Quitting smoking is hard, but it’s not impossible. Every year, thousands of people go smoke-free. Quitting smoking is the most powerful thing you can do to reduce your risk for heart disease. Because smoking is so highly addictive, quitting is extremely difficult and requires persistent effort and help from others.

The decision to quit smoking is influenced by your beliefs about the benefits of quitting and by the physical dependence of smoking. Many smokers attempt to quit several times before succeeding. When you are ready to quit, a variety of proven methods are available to increase your chances.

Your quit plan should include a range of strategies to address the various aspects of smoking. Smoking is an addictive process that becomes a learned behaviour, and it is supported in three ways:

  1. Physical Dependence 
    Nicotine is a powerfully addictive drug. Once inhaled through cigarette smoke, nicotine is rapidly absorbed into your bloodstream. Your body quickly learns to crave its presence. When you stop smoking, the amount of nicotine in your body drops and you may experience irritability, difficulty sleeping, changes in appetite, and fatigue. Reactions vary from person to person. These are normal signs of recovery from nicotine.
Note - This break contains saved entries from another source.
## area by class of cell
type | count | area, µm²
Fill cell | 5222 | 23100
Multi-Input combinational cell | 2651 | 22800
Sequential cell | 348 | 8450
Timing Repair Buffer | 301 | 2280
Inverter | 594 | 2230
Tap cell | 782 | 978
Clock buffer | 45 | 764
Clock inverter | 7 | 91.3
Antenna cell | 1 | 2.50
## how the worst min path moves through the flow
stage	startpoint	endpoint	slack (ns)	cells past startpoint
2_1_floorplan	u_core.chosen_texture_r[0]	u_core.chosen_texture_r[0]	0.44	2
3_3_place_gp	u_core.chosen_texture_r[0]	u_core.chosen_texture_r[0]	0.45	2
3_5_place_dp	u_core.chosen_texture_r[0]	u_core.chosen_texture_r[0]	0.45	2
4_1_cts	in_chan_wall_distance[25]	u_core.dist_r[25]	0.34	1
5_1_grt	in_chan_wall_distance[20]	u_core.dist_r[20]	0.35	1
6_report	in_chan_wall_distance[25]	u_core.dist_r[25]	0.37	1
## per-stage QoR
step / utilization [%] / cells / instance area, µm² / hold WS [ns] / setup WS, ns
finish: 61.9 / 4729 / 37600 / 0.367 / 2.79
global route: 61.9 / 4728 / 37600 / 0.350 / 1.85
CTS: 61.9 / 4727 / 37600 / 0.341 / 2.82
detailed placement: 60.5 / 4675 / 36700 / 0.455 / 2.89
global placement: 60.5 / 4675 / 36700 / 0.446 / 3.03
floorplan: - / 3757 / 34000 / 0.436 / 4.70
**src/rtl/twrc_pkg.sv**
```systemverilog
`default_nettype none

package twrc_pkg;

  // Widths fixed by the leg and result fields
  localparam int FIELD_BITS     = 24;
  localparam int COST_BITS      = 40;
  localparam int WEIGHT_BITS    = 8;
  localparam int CFG_INDEX_BITS = 8;

  // Default internal time width
  localparam int TIME_BITS_DEF = 24;

  // Packed stream widths
  localparam int S_TDATA_BITS = 4 * FIELD_BITS;
  localparam int M_TDATA_BITS = 3 * FIELD_BITS + COST_BITS;

  // Configuration register indexes
  localparam logic [CFG_INDEX_BITS-1:0] CFG_LATE_WEIGHT = CFG_INDEX_BITS'(0);
  localparam logic [CFG_INDEX_BITS-1:0] CFG_WAIT_WEIGHT = CFG_INDEX_BITS'(1);

  // Weight reset values
  localparam logic [WEIGHT_BITS-1:0] LATE_WEIGHT_RST = WEIGHT_BITS'(1);
  localparam logic [WEIGHT_BITS-1:0] WAIT_WEIGHT_RST = WEIGHT_BITS'(1);

  // One route leg as taken from the input stream
  typedef struct packed {
    logic                  first_leg;
    logic [FIELD_BITS-1:0] start_time;
    logic [FIELD_BITS-1:0] travel_time;
    logic [FIELD_BITS-1:0] next_open;
    logic [FIELD_BITS-1:0] next_close;
    logic                  last_leg;
  } leg_t;

endpackage

`default_nettype wire

```
**src/rtl/twrc_in_reg.sv**
```systemverilog
`default_nettype none

module twrc_in_reg
  import twrc_pkg::*;
(
  input  wire logic                    clk,
  input  wire logic                    rst,
  input  wire logic                    in_valid,
  output logic                         in_ready,
  input  wire logic [S_TDATA_BITS-1:0] in_data,
  input  wire logic                    in_user,
  input  wire logic                    in_last,
  output logic                         out_valid,
  input  wire logic                    out_ready,
  output leg_t                         leg
);

  // Take a new request when empty or when the held one moves on
  assign in_ready = !out_valid || out_ready;

  // Track occupancy
  always_ff @(posedge clk) begin
    if (rst) begin
      out_valid <= 1'b0;
    end else if (in_ready) begin
      out_valid <= in_valid;
    end
  end

  // Unpack and hold the leg
  always_ff @(posedge clk) begin
    if (in_valid && in_ready) begin
      leg.first_leg   <= in_user;
      leg.start_time  <= in_data[FIELD_BITS-1:0];
      leg.travel_time <= in_data[2*FIELD_BITS-1:FIELD_BITS];
      leg.next_open   <= in_data[3*FIELD_BITS-1:2*FIELD_BITS];
      leg.next_close  <= in_data[4*FIELD_BITS-1:3*FIELD_BITS];
      leg.last_leg    <= in_last;
    end
  end

endmodule

`default_nettype wire

```
**src/rtl/twrc_time_stage.sv**
```systemverilog
`default_nettype none

module twrc_time_stage
  import twrc_pkg::*;
#(
  parameter int TIME_BITS = TIME_BITS_DEF
) (
  input  wire logic                 clk,
  input  wire logic                 rst,
  input  wire logic                 in_valid,
  output logic                      in_ready,
  input  wire leg_t                 leg,
  output logic                      out_valid,
  input  wire logic                 out_ready,
  output logic                      first_leg,
  output logic                      last_leg,
  output logic [TIME_BITS-1:0]      travel,
  output logic [TIME_BITS-1:0]      arrival,
  output logic [TIME_BITS-1:0]      wait_time,
  output logic [TIME_BITS-1:0]      lateness
);

  localparam int EXT_BITS = (TIME_BITS > FIELD_BITS) ? TIME_BITS : FIELD_BITS;
  localparam logic [EXT_BITS-1:0] TIME_MAX_EXT = EXT_BITS'({TIME_BITS{1'b1}});

  // Saturate a field value to the internal time range
  function automatic logic [TIME_BITS-1:0] clamp_time(input logic [FIELD_BITS-1:0] v);
    logic [EXT_BITS-1:0] e;
    e = EXT_BITS'(v);
    if (e > TIME_MAX_EXT) e = TIME_MAX_EXT;
    return e[TIME_BITS-1:0];
  endfunction

  logic [TIME_BITS-1:0] departure;
  logic [TIME_BITS-1:0] departure_next;
  logic [TIME_BITS-1:0] start_c;
  logic [TIME_BITS-1:0] travel_c;
  logic [TIME_BITS-1:0] open_c;
  logic [TIME_BITS-1:0] close_c;
  logic [TIME_BITS-1:0] dep_base;
  logic [TIME_BITS:0]   arr_sum;
  logic [TIME_BITS-1:0] arrive_c;
  logic [TIME_BITS-1:0] wait_c;
  logic [TIME_BITS-1:0] late_c;
  logic                 load;

  assign in_ready = !out_valid || out_ready;
  assign load     = in_valid && in_ready;

  // Arrival, wait and lateness for the held leg
  always_comb begin
    start_c  = clamp_time(leg.start_time);
    travel_c = clamp_time(leg.travel_time);
    open_c   = clamp_time(leg.next_open);
    close_c  = clamp_time(leg.next_close);
    dep_base = leg.first_leg ? start_c : departure;
    arr_sum  = {1'b0, dep_base} + {1'b0, travel_c};
    arrive_c = arr_sum[TIME_BITS] ? {TIME_BITS{1'b1}} : arr_sum[TIME_BITS-1:0];
    wait_c   = (open_c > arrive_c) ? open_c - arrive_c : '0;
    late_c   = (arrive_c > close_c) ? arrive_c - close_c : '0;
    // arrival plus wait is the later of arrival and opening
    departure_next = (arrive_c > open_c) ? arrive_c : open_c;
  end

  // Advance the departure time and stage valid
  always_ff @(posedge clk) begin
    if (rst) begin
      out_valid <= 1'b0;
      departure <= '0;
    end else begin
      if (in_ready) out_valid <= in_valid;
      if (load) departure <= departure_next;
    end
  end

  // Hold leg results for the cost stage
  always_ff @(posedge clk) begin
    if (load) begin
      first_leg <= leg.first_leg;
      last_leg  <= leg.last_leg;
      travel    <= travel_c;
      arrival   <= arrive_c;
      wait_time <= wait_c;
      lateness  <= late_c;
    end
  end

endmodule

`default_nettype wire

```
**src/rtl/twrc_cost_stage.sv**
```systemverilog
`default_nettype none

module twrc_cost_stage
  import twrc_pkg::*;
#(
  parameter int TIME_BITS = TIME_BITS_DEF
) (
  input  wire logic                    clk,
  input  wire logic                    rst,
  input  wire logic                    in_valid,
  output logic                         in_ready,
  input  wire logic                    first_leg,
  input  wire logic                    last_leg,
  input  wire logic [TIME_BITS-1:0]    travel,
  input  wire logic [TIME_BITS-1:0]    arrival,
  input  wire logic [TIME_BITS-1:0]    wait_time,
  input  wire logic [TIME_BITS-1:0]    lateness,
  input  wire logic [WEIGHT_BITS-1:0]  late_weight,
  input  wire logic [WEIGHT_BITS-1:0]  wait_weight,
  output logic                         out_valid,
  input  wire logic                    out_ready,
  output logic [M_TDATA_BITS-1:0]      out_data,
  output logic                         out_last
);

  localparam int PROD_BITS = TIME_BITS + WEIGHT_BITS;
  localparam int SUM_BITS  = ((PROD_BITS + 2 > COST_BITS) ? PROD_BITS + 2 : COST_BITS) + 1;
  localparam int EXT_BITS  = (TIME_BITS > FIELD_BITS) ? TIME_BITS : FIELD_BITS;
  localparam logic [SUM_BITS-1:0] COST_MAX_EXT = SUM_BITS'({COST_BITS{1'b1}});

  // Fit an internal time to its output field
  function automatic logic [FIELD_BITS-1:0] to_field(input logic [TIME_BITS-1:0] v);
    logic [EXT_BITS-1:0] e;
    e = EXT_BITS'(v);
    return e[FIELD_BITS-1:0];
  endfunction

  logic [COST_BITS-1:0]  cost_total;
  logic [COST_BITS-1:0]  cost_base;
  logic [PROD_BITS-1:0]  late_prod;
  logic [PROD_BITS-1:0]  wait_prod;
  logic [SUM_BITS-1:0]   cost_sum;
  logic [COST_BITS-1:0]  cost_total_next;
  logic [FIELD_BITS-1:0] arrival_q;
  logic [FIELD_BITS-1:0] wait_q;
  logic [FIELD_BITS-1:0] late_q;
  logic                  load;

  assign in_ready = !out_valid || out_ready;
  assign load     = in_valid && in_ready;

  // Weighted penalties and saturating running cost
  always_comb begin
    cost_base = first_leg ? '0 : cost_total;
    late_prod = PROD_BITS'(lateness) * PROD_BITS'(late_weight);
    wait_prod = PROD_BITS'(wait_time) * PROD_BITS'(wait_weight);
    cost_sum  = SUM_BITS'(cost_base) + SUM_BITS'(travel)
              + SUM_BITS'(late_prod) + SUM_BITS'(wait_prod);
    cost_total_next = (cost_sum > COST_MAX_EXT) ? {COST_BITS{1'b1}}
                                                : cost_sum[COST_BITS-1:0];
  end

  // Advance the running cost and result valid
  always_ff @(posedge clk) begin
    if (rst) begin
      out_valid  <= 1'b0;
      cost_total <= '0;
    end else begin
      if (in_ready) out_valid <= in_valid;
      if (load) cost_total <= cost_total_next;
    end
  end

  // Hold the result fields
  always_ff @(posedge clk) begin
    if (load) begin
      arrival_q <= to_field(arrival);
      wait_q    <= to_field(wait_time);
      late_q    <= to_field(lateness);
      out_last  <= last_leg;
    end
  end

  assign out_data = {cost_total, late_q, wait_q, arrival_q};

endmodule

`default_nettype wire

```
**src/rtl/time_window_route_cost_top.sv**
```systemverilog
// A leg passes the input register, then the time and cost stage registers,
// before its result shows on m_axis_tvalid. Throughput: one leg per cycle
// unless m_axis_tready stalls; the departure feedback (one saturating add and
// one compare in the time stage) and the cost feedback each close on a register.
// Reset (synchronous, rst high) empties all stages, sets both weights to 1
// and clears departure time and running cost to zero.
`default_nettype none

module time_window_route_cost_top
  import twrc_pkg::*;
#(
  parameter int TIME_BITS = TIME_BITS_DEF
) (
  input  wire logic                      clk,
  input  wire logic                      rst,
  // tdata: start_time, travel_time, next_open, next_close
  input  wire logic                      s_axis_tvalid,
  output logic                           s_axis_tready,
  input  wire logic [S_TDATA_BITS-1:0]   s_axis_tdata,
  // tuser: first_leg
  input  wire logic                      s_axis_tuser,
  // tlast: last_leg
  input  wire logic                      s_axis_tlast,
  output logic                           m_axis_tvalid,
  input  wire logic                      m_axis_tready,
  // tdata: arrival, wait_time, lateness, total_cost
  output logic [M_TDATA_BITS-1:0]        m_axis_tdata,
  // tlast: route_done
  output logic                           m_axis_tlast,
  input  wire logic                      cfg_valid,
  output logic                           cfg_ready,
  input  wire logic [CFG_INDEX_BITS-1:0] cfg_index,
  input  wire logic [WEIGHT_BITS-1:0]    cfg_data
);

  leg_t                 leg;
  logic                 leg_valid;
  logic                 leg_ready;
  logic                 time_valid;
  logic                 time_ready;
  logic                 t_first;
  logic                 t_last;
  logic [TIME_BITS-1:0] t_travel;
  logic [TIME_BITS-1:0] t_arrival;
  logic [TIME_BITS-1:0] t_wait;
  logic [TIME_BITS-1:0] t_late;
  logic [WEIGHT_BITS-1:0] late_weight;
  logic [WEIGHT_BITS-1:0] wait_weight;

  assign cfg_ready = 1'b1;

  // Write weight registers, drop unknown indexes
  always_ff @(posedge clk) begin
    if (rst) begin
      late_weight <= LATE_WEIGHT_RST;
      wait_weight <= WAIT_WEIGHT_RST;
    end else if (cfg_valid && cfg_ready) begin
      unique case (cfg_index)
        CFG_LATE_WEIGHT: late_weight <= cfg_data;
        CFG_WAIT_WEIGHT: wait_weight <= cfg_data;
        default: ;
      endcase
    end
  end

  twrc_in_reg u_in_reg (
    .clk       (clk),
    .rst       (rst),
    .in_valid  (s_axis_tvalid),
    .in_ready  (s_axis_tready),
    .in_data   (s_axis_tdata),
    .in_user   (s_axis_tuser),
    .in_last   (s_axis_tlast),
    .out_valid (leg_valid),
    .out_ready (leg_ready),
    .leg       (leg)
  );

  twrc_time_stage #(.TIME_BITS(TIME_BITS)) u_time (
    .clk       (clk),
    .rst       (rst),
    .in_valid  (leg_valid),
    .in_ready  (leg_ready),
    .leg       (leg),
    .out_valid (time_valid),
    .out_ready (time_ready),
    .first_leg (t_first),
    .last_leg  (t_last),
    .travel    (t_travel),
    .arrival   (t_arrival),
    .wait_time (t_wait),
    .lateness  (t_late)
  );

  twrc_cost_stage #(.TIME_BITS(TIME_BITS)) u_cost (
    .clk         (clk),
    .rst         (rst),
    .in_valid    (time_valid),
    .in_ready    (time_ready),
    .first_leg   (t_first),
    .last_leg    (t_last),
    .travel      (t_travel),
    .arrival     (t_arrival),
    .wait_time   (t_wait),
    .lateness    (t_late),
    .late_weight (late_weight),
    .wait_weight (wait_weight),
    .out_valid   (m_axis_tvalid),
    .out_ready   (m_axis_tready),
    .out_data    (m_axis_tdata),
    .out_last    (m_axis_tlast)
  );

endmodule

`default_nettype wire

```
  2. Behavioural Conditioning 
    Smoking behaviours are repetitive and, over time, can become unconscious habits reinforced by where you smoke, the activities you engage in while smoking, and the emotions you feel when you have a cigarette. Behaviours that are repeated hundreds of thousands of times each year add to the difficulty of quitting.

  3. Social Aspects 
    Many people smoke in the company of friends and family. The social aspects of nicotine dependence are difficult to overcome. This is because once you quit, you are still exposed to the social situations that remind you of smoking. Nevertheless, you can learn to handle social situations so that they are not triggers for smoking.